Go West

Le numéro 14 du Visage vert a été l’occasion pour un certain nombre de nos lecteurs de découvrir le prolifique (et bien oublié) Bret Harte, chroniqueur de la ruée vers l’or et des années 1860 en Californie, puis collaborateur de Mark Twain… et plus tard de Jerome K. Jerome. On retrouvera pour quelques jours encore à Rouen un pan du monde que connut Harte : le musée des Beaux-Arts y héberge jusqu’au 7 janvier une soixantaine de tableaux et de sculptures américaines. Portraits indiens de George Catlin, grands paysages post-romantiques de Stanley, de Hays, de Bierstadt, de Thomas Moran, scènes d’embuscades et bronzes nerveux de Remington, et brillantes mises en scène de deux élèves d’Howard Pyle, Harvey Dunn et Newell Convers Wyeth, dont les paysages vibrants évoquent le Finlandais Gallen Kallela.
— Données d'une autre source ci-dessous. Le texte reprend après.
From an optimization exercise on the open Yosys and OpenROAD flow, aimed at small area and a short achievable clock period; shortcuts taken in it are not production practice.
RTL that was checked went through simulation tests only; none was proved equivalent to the original.
Power and IR drop assume default switching activity.

==> inputs of run H <==
Design rpn_cpu_core, start of the top module:
module rpn_cpu_core #(
    parameter int DATA_W      = 8,
    parameter int NREG        = 32,
    parameter int ADDR_W      = 8,
    parameter int STACK_DEPTH = 4
) (
    input  logic                            clk,
    input  logic                            reset,
    input  logic                            step,
    input  logic [3:0]                      evt,
    input  logic [DATA_W-1:0]               din,
    input  logic [11+2*DATA_W+ADDR_W-1:0]   instr,
    output logic [ADDR_W-1:0]               ip,
    output logic [DATA_W-1:0]               dout,
    output logic [DATA_W-1:0]               gpo,
    output logic [DATA_W-1:0]               flags
);
Settings: LEC_CHECK=0, CAP_MARGIN=20, CELL_PAD_IN_SITES_DETAIL_PLACEMENT=1, CORE_MARGIN=2, CORE_UTILIZATION=35, CTS_BUF_LIST=sky130_fd_sc_hd__clkbuf_8, CTS_CLUSTER_DIAMETER=80, CTS_CLUSTER_SIZE=16, PLACE_DENSITY=0.5, SETUP_SLACK_MARGIN=2.0, SLEW_MARGIN=20; clock period 13.0 ns.
standard.sh (not shown) runs the stock make flow with config.mk's settings and CLKGATE_MAP_FILE= SYNTH_SCRIPT=/design/flow/synth_recipe.tcl, a recipe that flattens the netlist after the stock synthesis.
==> flow/flow/run.sh <==
#!/bin/bash
# Standard ORFS layout, except that:
# - each register-file read port (modules rpn_rdport, rpn_rdsel, rpn_rdsel2) is synthesised
#   from a hand-mapped cell netlist (flow/rdport_map.v: a one-hot AND-OR of a222oi cells)
#   instead of Yosys/ABC's mapping; all registers and the rest of the design go through the
#   standard synthesis unchanged;
# - the port buffers are buf_1 cells (resized later where timing needs it).
set -euo pipefail
python3 flow/subst.py design.v flow/rdport_map.v design_mapped.v > subst.log 2>&1
bash standard.sh VERILOG_FILES="$PWD/design_mapped.v" \
    "BUFFER_PORTS_ARGS=-buffer_cell sky130_fd_sc_hd__buf_1" finish > standard.log 2>&1
Other scripts of this flow, unchanged in this note and not shown: flow/flow/rdport_map.v, flow/flow/subst.py
==> run G (differences from run H) <==
--- a/flow/design.v
+++ b/flow/design.v
@@ -36,30 +36,33 @@
                       .alt_a((t1 == 2'd1) ? r1_dir : regs_q[0]),
                       .alt_b((t1 == 2'd1) ? r1_dir : a1), .qa(acc), .qb(num1));
     rpn_rdsel u_r2i (.d(rf_q), .s(r2_dir[4:0]), .en(t2 == 2'd2),
                      .alt((t2 == 2'd1) ? r2_dir : a2), .q(num2));
     assign loc1 = (t1 == 2'd1) ? a1[4:0] : (t1 == 2'd2) ? r1_dir[4:0] : 5'd0;
     assign loc2 = (t2 == 2'd1) ? a2[4:0] : (t2 == 2'd2) ? r2_dir[4:0] : 5'd0;
     logic [8:0]  usum;
-    logic        sad_ovf, umul_ovf, smul_ok, ovf, mc8;
+    logic        sad_ovf, ovf, mc8, mhor, mxs8, zeqh, movf_c0, movf_c1;
     logic [15:0] mx, my;
-    logic [7:0]  mz, prod, mhx, mhy, zeq;
+    logic [7:0]  mz, prod, mhx, mhy;
+    logic [7:1]  zeq;
     assign usum    = {1'b0, acc} + {1'b0, num2};
     assign sad_ovf = (acc[7] == num2[7]) & (usum[7] != acc[7]);
     rpn_mul8 u_mul (.a(acc), .b(num2), .s(cmd[0]), .x(mx), .y(my));
     assign {mc8, mz} = {1'b0, mx[7:0]} + {1'b0, my[7:0]};
     assign prod      = mz ^ {cmd[0], 7'd0};
     assign mhx       = mx[15:8];
     assign mhy       = my[15:8];
-    assign umul_ovf  = (|mhx) | (|mhy) | mc8;
-    assign zeq[0]    = (mhx[0] ^ mhy[0]) == mc8;
+    assign mhor      = (|mhx) | (|mhy);
+    assign mxs8      = mhx[0] ^ mhy[0];
     for (genvar i = 1; i < 8; i++) begin : g_zeq
         assign zeq[i] = (mhx[i] ^ mhy[i]) == (mhx[i-1] | mhy[i-1]);
     end
-    assign smul_ok   = &zeq;
+    assign zeqh      = &zeq;
+    assign movf_c0   = cmd[0] ? ~(zeqh & ~mxs8) : mhor;
+    assign movf_c1   = cmd[0] ? ~(zeqh & mxs8) : 1'b1;
     assign ovf       = cmd[0] ? sad_ovf : usum[8];
     logic [7:0] alu, shf, wd;
     always_comb begin
         case (cmd)
             3'd0, 3'd1: alu = usum[7:0];
             3'd4:       alu = acc & num2;
             3'd5:       alu = acc | num2;
@@ -119,27 +122,30 @@
         if (g4) fl_d = regs_q[31] & ~cmd_mask;
         if (g3 & ~cmd[2] & ~cmd[1]) fl_d[4] = ovf;
         if (g1 & (cmd == 3'd1)) fl_d[5] = num1[7];
         if (g1 & (cmd == 3'd2)) fl_d[5] = num1[0];
         if (stkerr) fl_d[6] = 1'b1;
         fl_d[3:0] = fl_d[3:0] | evt;
         if (reset) fl_d = 8'd0;
-        if (g3 & ~cmd[2] & cmd[1] & ~reset) fl_d[4] = cmd[0] ? ~smul_ok : umul_ovf;
     end
+    logic       mulf, fl4_c0, fl4_c1;
+    assign mulf   = g3 & ~cmd[2] & cmd[1] & ~reset;
+    assign fl4_c0 = mulf ? movf_c0 : fl_d[4];
+    assign fl4_c1 = mulf ? movf_c1 : fl_d[4];
     for (genvar i = 0; i < 31; i++) begin : g_reg
         if (i == 28) begin : g_din
             always_ff @(posedge clk) begin
                 if (reset | evt[3]) rf_q[8*i +: 8] <= reset ? 8'd0 : din;
                 else if (wen[i]) rf_q[8*i +: 8] <= wdr;
             end
         end else begin : g_gen
             always_ff @(posedge clk) if (wen[i]) rf_q[8*i +: 8] <= wdr;
         end
     end
-    always_ff @(posedge clk) rf_q[255:248] <= fl_d;
+    always_ff @(posedge clk) rf_q[255:248] <= {fl_d[7:5], mc8 ? fl4_c1 : fl4_c0, fl_d[3:0]};
     logic [7:0] ip_inc, ip_d;
     logic       jump;
     assign ip_inc = ip_q + 8'd1;
     always_comb begin
         ip_d = ip_inc;
         if (g2 & take) ip_d = addr;
         if (g4 & regs_q[31][cmd]) ip_d = addr;
CORE_UTILIZATION = 30   (was 35)
CTS_CLUSTER_DIAMETER = unset   (was 80)
CTS_CLUSTER_SIZE = unset   (was 16)
PLACE_DENSITY = 0.45   (was 0.5)
SETUP_SLACK_MARGIN = 2.5   (was 2.0)
==> run C (differences from run H) <==
SETUP_SLACK_MARGIN = 3.0   (was 2.0)
==> qor summary <==
Endpoint of the lowest-slack register-to-register path: run H rf_q[23]$_DFFE_PP_; run C rf_q[87]$_DFFE_PP_; run G rf_q[252]$_DFF_P_
Clock Network Area Fraction: run H 2.82%; run C 2.63%; run G 5.09%
Number of logic stages on the critical path including buffering: run H 28; run C 30; run G 31
Routed WL per cell: run H 37.3 um; run C 37.3 um; run G 35.6 um
Result of the run: run H finished clean; run C finished clean; run G finished clean
Top-area cell type share of the netlist area: run H 44.0%; run C 44.0%; run G 43.5%
Fillers: run H 6,032; run C 5,922; run G 7,019
Power consumption: run H 0.00347 W; run C 0.00366 W; run G 0.00410 W
Clk_skew: run H 0.0225 ns; run C 0.0262 ns; run G 0.0221 ns
Number of violations reported at the end of detailed-routing iteration 0: run H 5,021; run C 5,044; run G 4,614
Clk Latency, worst-skew pair: run H 0.67 ns; run C 0.67 ns; run G 0.66 ns
Metal-1 WL: run H 40.3 mm; run C 40.0 mm; run G 43.6 mm
Synth Net Count: run H 1,899; run C 1,899; run G 1,934
Core Rows: run H 85; run C 85; run G 93
Combinational Power: run H 0.00144 W; run C 0.00163 W; run G 0.00169 W
Area share of and/or/nand/nor cells after synthesis: run H 15.1%; run C 15.1%; run G 15.8%
Inserted Clock Buffers: run H 29; run C 29; run G 57
Post-synthesis share of cell area spent on full adders, half adders and majority gates: run H 7.33%; run C 7.33%; run G 7.25%
Clk network pwr share: run H 18.3%; run C 17.4%; run G 24.4%
Sum of met2 wire segment lengths after detailed routing: run H 40.8 mm; run C 41.7 mm; run G 44.2 mm
Clk slew on worst S/H paths: run H 0.10 ns; run C 0.10 ns; run G 0.07 ns
Count of flip-flops with a built-in enable after synthesis: run H 281; run C 281; run G 280
Tmin final: run H 11.14 ns; run C 10.21 ns; run G 10.58 ns
Count of H-tree levels built during CTS: run H 1; run C 1; run G 2
Length of the first detailed-routing pass in iterations: run H 22; run C 17; run G 17
Vias per inst: run H 7.42; run C 7.47; run G 6.84
Function not checked in run G: the RTL went through the layout flow alone.

[static timing again, ports no longer ideal]
Ports are ideal in the flow. The routed layouts listed here were re-timed in OpenROAD. Step 1 sets driving cells, clkbuf_16 on the clock port and buf_2 on the other inputs (assumed; they add their load-dependent delay and slew). Step 2 times the ports against the registers' clock, not the clock port: input delays grow and output delays shrink by t, the midpoint of the rising clock arrivals with the driver on. Three values: no drivers, after step 1, after step 2; two values: the first two.
| run | t, ns | setup WS [ns] | worst hold slack (ns) | worst setup path after step 2 |
|---|---|---|---|---|
| run H | 0.714 | 1.858 / 1.792 / 1.077 | 0.643 / 0.643 / 0.643 | input to register |
| run G | 0.705 | 2.424 / 2.364 / 1.659 | 0.509 / 0.509 / 0.509 | input to register |
| run C | 0.714 | 2.792 / 2.723 / 2.009 | 0.641 / 0.641 / 0.641 | input to register |
After both steps setup and hold are still met in every run listed. The setup slack of run C, which loses most, moves by -0.069 ns with the drivers and by -0.783 ns with both steps.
Toute américaine qu’elle soit, l’exposition n’oublie pas que Catlin emmena à Paris son Indian Gallery et ses spectacles vivants, joués par une troupe d’indiens Iowa rencontrés à Londres. Les portraits exposés à Rouen sont des copies réalisées par Catlin à la demande de Louis-Philippe. Le catalogue revient sur les influences croisées de la peinture romantique européenne sur les peintres américains de l’Ouest, et sur la fascination des peintres et des artistes européen pour ce monde réinventé.L’exposition voyagera elle aussi — à Rennes à partir de février 2008, à Marseille à partir de juin.